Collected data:

====

This is an optimization exercise on Yosys and OpenROAD, whose aim is a short achievable clock period and few clock cycles per item, not a production implementation. Only simulation tests tie the RTL to the original design; equivalence was not proved.

==> trial 15 <==
Design sha1_stream_hasher, start of the top module:
module sha1_stream_hasher #(
   parameter int QUEUE_DEPTH = 8
) (
   input  logic        clock,
   input  logic        reset,
   input  logic        req_valid,
   output logic        req_stall,
   input  logic [7:0]  req_data_byte,
   input  logic        req_has_byte,
   input  logic        req_last,
   output logic        rsp_valid,
   input  logic        rsp_stall,
   output logic [31:0] rsp_digest_word_a,
   output logic [31:0] rsp_digest_word_b,
   output logic [31:0] rsp_digest_word_c,
   output logic [31:0] rsp_digest_word_d,
   output logic [31:0] rsp_digest_word_e
);
   logic         pop, head_valid, head_has, head_last;
   logic [7:0]   head_byte;
   logic [511:0] blk_words;
   logic         blk_ready, blk_final, blk_take;
   sha1s_queue #(
      .DEPTH (QUEUE_DEPTH)
   ) u_queue (
      .clock         (clock),
      .reset         (reset),
      .req_valid     (req_valid),
      .req_stall     (req_stall),
      .req_data_byte (req_data_byte),
      .req_has_byte  (req_has_byte),
      .req_last      (req_last),
      .pop           (pop),
      .head_valid    (head_valid),
      .head_byte     (head_byte),
      .head_has      (head_has),
      .head_last     (head_last)
   );
   sha1s_front u_front (
      .clock      (clock),
      .reset      (reset),
      .head_valid (head_valid),
      .head_byte  (head_byte),
      .head_has   (head_has),
      .head_last  (head_last),
      .pop        (pop),
      .blk_words  (blk_words),
      .blk_ready  (blk_ready),
      .blk_final  (blk_final),
      .blk_take   (blk_take)
   );
   sha1s_core u_core (
      .clock             (clock),
      .reset             (reset),
      .blk_words         (blk_words),
      .blk_ready         (blk_ready),
      .blk_final         (blk_final),
      .blk_take          (blk_take),
      .rsp_valid         (rsp_valid),
      .rsp_stall         (rsp_stall),
      .rsp_digest_word_a (rsp_digest_word_a),
      .rsp_digest_word_b (rsp_digest_word_b),
      .rsp_digest_word_c (rsp_digest_word_c),
      .rsp_digest_word_d (rsp_digest_word_d),
      .rsp_digest_word_e (rsp_digest_word_e)
   );
endmodule
export LEC_CHECK = 0
export ABC_CLOCK_PERIOD_IN_PS = 1500
export CAP_MARGIN = 20
export CORE_MARGIN = 2
export CORE_UTILIZATION = 40
export SETUP_SLACK_MARGIN = 5
export SLEW_MARGIN = 20
create_clock -name core_clock -period 8.0 [get_ports {clock}]
run.sh (not shown) runs the stock make flow with config.mk's settings and CLKGATE_MAP_FILE= SYNTH_SCRIPT=/design/flow/synth_recipe.tcl, a recipe that flattens the netlist after the stock synthesis.
==> inputs of build 3, as changes to trial 15 <==
--- a/flow/design.v
+++ b/flow/design.v
@@ -248,152 +248,167 @@
    logic [WORD_W-1:0] a_ff, b_ff, c_ff, d_ff;
    logic [WORD_W-1:0] q_ff, p_ff, kw_ff, f1_ff, f0_ff, y_ff;
    logic [WORD_W-1:0] h_ff   [5];
    logic [WORD_W-1:0] hk3_ff, hk4_ff;    
    logic [WORD_W-1:0] hw3_ff, hw4_ff;    
+   logic [WORD_W-1:0] yh_ff, kwh_ff, ph_ff, qh_ff;
+   logic [WORD_W-1:0] nb_ff, nc_ff, nd_ff, nq_ff, np_ff;
    logic [WORD_W-1:0] win_ff [16];       
+   logic [WORD_W-1:0] bw_ff  [3];
+   logic              rdy_ff;
    logic [WORD_W-1:0] dig_ff [5];
    logic [6:0]        rnd_ff;
-   logic              r78_ff;            
+   logic              r77_ff;            
    logic              last_ff;           
    logic              prep_ff;           
    logic              fin_ff;            
    logic              ch_ff, maj_ff;     
    logic              rsp_valid_ff;
    logic [WORD_W-1:0] blk_w [16];
-   logic [WORD_W-1:0] t_val, q_next, p_next, kw_next, y_next, f_sel;
-   logic [WORD_W-1:0] sum1, sum2, sum3, sum4;
-   logic [2*WORD_W-1:0] f_pair, f_pair0;
+   logic [WORD_W-1:0] t_val, q_next, p_next, kw_next, y_next, f_sel, nf_sel;
+   logic [WORD_W-1:0] sum4;
+   logic [2*WORD_W-1:0] f_pair;
    logic [6:0]        rnd_in, r4;
-   logic              step, emit, take;
+   logic              step, step_last, emit, take, take_cont, take_new;
    always_comb begin
       for (int i = 0; i < 16; i++) begin
          blk_w[i] = blk_words[511 - 32*i -: 32];
       end
    end
-   assign step = !prep_ff && (!r78_ff || fin_ff || blk_ready)
-                          && (!last_ff || !fin_ff || !rsp_valid_ff);
-   assign emit = !prep_ff && last_ff && fin_ff && !rsp_valid_ff;
-   assign take = prep_ff && blk_ready;
-   assign blk_take = take;
+   assign step      = !prep_ff && !last_ff && (!r77_ff || fin_ff || rdy_ff);
+   assign step_last = last_ff && (fin_ff ? !rsp_valid_ff : rdy_ff);
+   assign emit      = step_last && fin_ff;
+   assign take      = (step_last || prep_ff) && rdy_ff;
+   assign take_cont = take && !fin_ff;
+   assign take_new  = take && fin_ff;
+   assign blk_take  = take;
    always_comb begin
       for (int i = 0; i < WORD_W; i++) begin
-         f_sel[i] = a_ff[i] ? f1_ff[i] : f0_ff[i];
+         f_sel[i]  = a_ff[i] ? f1_ff[i] : f0_ff[i];
+         nf_sel[i] = nb_ff[i] ? nc_ff[i] : nd_ff[i];
       end
    end
    assign t_val   = rotl5(a_ff) + q_ff;
    assign q_next  = f_sel + p_ff;
    assign p_next  = c_ff + kw_ff;
    assign kw_next = y_ff + win_ff[3];
    assign f_pair  = f_split(ch_ff, maj_ff, rotl30(a_ff), rotl30(b_ff));
-   assign sum1 = h_ff[1] + a_ff;
-   assign sum2 = h_ff[2] + rotl30(b_ff);
-   assign sum3 = h_ff[3] + c_ff;
-   assign sum4 = h_ff[4] + d_ff;
+   assign sum4    = h_ff[4] + d_ff;
    assign rnd_in = take ? 7'd0 : rnd_ff + 1'b1;
    assign r4     = rnd_in + 7'd3;
    assign y_next = (rnd_in == 7'd76) ? (h_ff[0] + K_P2) : k_fn(r4);
-   assign f_pair0 = fin_ff ? f_split(1'b1, 1'b0, rotl30(H1_INIT), H2_INIT)
-                           : f_split(1'b1, 1'b0, rotl30(b_ff), c_ff);
    always_ff @(posedge clock) begin
       if (reset) begin
          prep_ff      <= 1'b1;
-         r78_ff       <= 1'b0;
+         rdy_ff       <= 1'b0;
+         r77_ff       <= 1'b0;
          last_ff      <= 1'b0;
          fin_ff       <= 1'b1;
          rsp_valid_ff <= 1'b0;
       end else begin
          rsp_valid_ff <= emit || (rsp_valid_ff && rsp_stall);
+         rdy_ff       <= blk_ready && !take;
          if (step) begin
-            r78_ff  <= (rnd_ff == 7'd77);
-            last_ff <= r78_ff;
-            if (last_ff) begin
-               prep_ff <= 1'b1;
-            end
+            r77_ff  <= (rnd_ff == 7'd76);
+            last_ff <= (rnd_ff == 7'd78);
+         end
+         if (step_last && !rdy_ff) begin
+            last_ff <= 1'b0;
+            prep_ff <= 1'b1;
          end
          if (take) begin
-            r78_ff  <= 1'b0;
+            r77_ff  <= 1'b0;
             last_ff <= 1'b0;
             prep_ff <= 1'b0;
             fin_ff  <= blk_final;
          end
       end
    end
    always_ff @(posedge clock) begin
+      for (int i = 0; i < 3; i++) begin
+         bw_ff[i] <= blk_w[i];
+      end
       hk3_ff <= h_ff[3] + K_CH;
       hk4_ff <= h_ff[4] + K_CH;
       if (step || take) begin
          rnd_ff <= rnd_in;
          ch_ff  <= (rnd_in + 7'd2 < 7'd20);
          maj_ff <= (rnd_in + 7'd2 >= 7'd40) && (rnd_in + 7'd2 < 7'd60);
          y_ff   <= y_next;
       end
       if (step) begin
          a_ff  <= t_val;
+         b_ff  <= a_ff;
+         c_ff  <= rotl30(b_ff);
+         d_ff  <= c_ff;
+         q_ff  <= q_next;
+         p_ff  <= p_next;
          kw_ff <= kw_next;
          {f1_ff, f0_ff} <= f_pair;
          for (int i = 0; i < 15; i++) begin
             win_ff[i] <= win_ff[i + 1];
          end
          win_ff[15] <= rotl1(win_ff[13] ^ win_ff[8] ^ win_ff[2] ^ win_ff[0]);
-         if (r78_ff) begin
-            hw3_ff <= hk3_ff + blk_w[1];
-            hw4_ff <= hk4_ff + blk_w[0];
-         end
-         if (last_ff) begin
-            b_ff <= sum1;
-            c_ff <= sum2;
-            d_ff <= sum3;
-            q_ff <= hw4_ff + d_ff;    
-            p_ff <= hw3_ff + c_ff;    
-         end else begin
-            b_ff <= a_ff;
-            c_ff <= rotl30(b_ff);
-            d_ff <= c_ff;
-            q_ff <= q_next;
-            p_ff <= p_next;
-         end
+         yh_ff  <= h_ff[1] + K_P2;
+         kwh_ff <= yh_ff + win_ff[3];
+         ph_ff  <= c_ff + kwh_ff;
+         qh_ff  <= f_sel + ph_ff;
+         if (r77_ff) begin
+            hw3_ff <= hk3_ff + bw_ff[1];
+            hw4_ff <= hk4_ff + bw_ff[0];
+         end
+         nb_ff <= rotl5(a_ff) + qh_ff;
+         nc_ff <= h_ff[2] + rotl30(a_ff);
+         nd_ff <= h_ff[3] + rotl30(b_ff);
+         nq_ff <= hw4_ff + c_ff;
+         np_ff <= hw3_ff + rotl30(b_ff);
       end
       if (take) begin
          for (int i = 0; i < 16; i++) begin
             win_ff[i] <= blk_w[i];
          end
-         kw_ff <= K_CH + blk_w[2];
-         {f1_ff, f0_ff} <= f_pair0;
-         if (fin_ff) begin
+         kw_ff <= K_CH + bw_ff[2];
+         if (take_new) begin
             a_ff <= H0_INIT;
             b_ff <= H1_INIT;
             c_ff <= H2_INIT;
             d_ff <= H3_INIT;
-            q_ff <= Q_NEW + blk_w[0];
-            p_ff <= P_NEW + blk_w[1];
+            q_ff <= Q_NEW + bw_ff[0];
+            p_ff <= P_NEW + bw_ff[1];
+            {f1_ff, f0_ff} <= f_split(1'b1, 1'b0, rotl30(H1_INIT), H2_INIT);
          end else begin
-            q_ff <= (b_ff & c_ff | ~b_ff & d_ff) + q_ff;
+            a_ff <= t_val;
+            b_ff <= nb_ff;
+            c_ff <= nc_ff;
+            d_ff <= nd_ff;
+            q_ff <= nf_sel + nq_ff;
+            p_ff <= np_ff;
+            {f1_ff, f0_ff} <= f_split(1'b1, 1'b0, rotl30(nb_ff), nc_ff);
          end
       end
    end
    always_ff @(posedge clock) begin
       if (reset || emit) begin
          h_ff[0] <= H0_INIT;
          h_ff[1] <= H1_INIT;
          h_ff[2] <= H2_INIT;
          h_ff[3] <= H3_INIT;
          h_ff[4] <= H4_INIT;
-      end else if (step && last_ff) begin
+      end else if (take_cont) begin
          h_ff[0] <= t_val;
-         h_ff[1] <= sum1;
-         h_ff[2] <= sum2;
-         h_ff[3] <= sum3;
+         h_ff[1] <= nb_ff;
+         h_ff[2] <= nc_ff;
+         h_ff[3] <= nd_ff;
          h_ff[4] <= sum4;
       end
    end
    always_ff @(posedge clock) begin
       if (emit) begin
          dig_ff[0] <= t_val;
-         dig_ff[1] <= sum1;
-         dig_ff[2] <= sum2;
-         dig_ff[3] <= sum3;
+         dig_ff[1] <= nb_ff;
+         dig_ff[2] <= nc_ff;
+         dig_ff[3] <= nd_ff;
          dig_ff[4] <= sum4;
       end
    end
    assign rsp_valid         = rsp_valid_ff;
    assign rsp_digest_word_a = dig_ff[0];
- ABC_CLOCK_PERIOD_IN_PS: 1500 -> not set
==> impl_metrics.csv <==
group,metric,value,unit
worst_setup_path,path_depth,14,
logic_synthesis,synth_compound_area_share,14.7,%
status,outcome,"timing/DRC/antenna clean",
cells_and_area,fin_util,48.6,%
power_and_ir_drop,worst_ir_drop_vdd,0.223,mV
cells_and_area,final_cells,19500,
timing,fmax,241,MHz
cells_and_area,fill_cells,31000,
logic_synthesis,synth_fa_ha_area_share,5.55,%
cells_and_area,area_delta_synth_final,21.1,%
the above is filed under build 3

====

* **EXERCISE**: From the data above, output only the lines between the line containing "rotl5(a_ff) + q_ff;" and the line containing "1'b0, rotl30(b_ff), c_ff);", inclusive, exactly as written.

* **SOLUTION FOR THIS PROBLEM**:
    assign t_val   = rotl5(a_ff) + q_ff;
    assign q_next  = f_sel + p_ff;
    assign p_next  = c_ff + kw_ff;
    assign kw_next = y_ff + win_ff[3];
    assign f_pair  = f_split(ch_ff, maj_ff, rotl30(a_ff), rotl30(b_ff));
-   assign sum1 = h_ff[1] + a_ff;
-   assign sum2 = h_ff[2] + rotl30(b_ff);
-   assign sum3 = h_ff[3] + c_ff;
-   assign sum4 = h_ff[4] + d_ff;
+   assign sum4    = h_ff[4] + d_ff;
    assign rnd_in = take ? 7'd0 : rnd_ff + 1'b1;
    assign r4     = rnd_in + 7'd3;
    assign y_next = (rnd_in == 7'd76) ? (h_ff[0] + K_P2) : k_fn(r4);
-   assign f_pair0 = fin_ff ? f_split(1'b1, 1'b0, rotl30(H1_INIT), H2_INIT)
-                           : f_split(1'b1, 1'b0, rotl30(b_ff), c_ff);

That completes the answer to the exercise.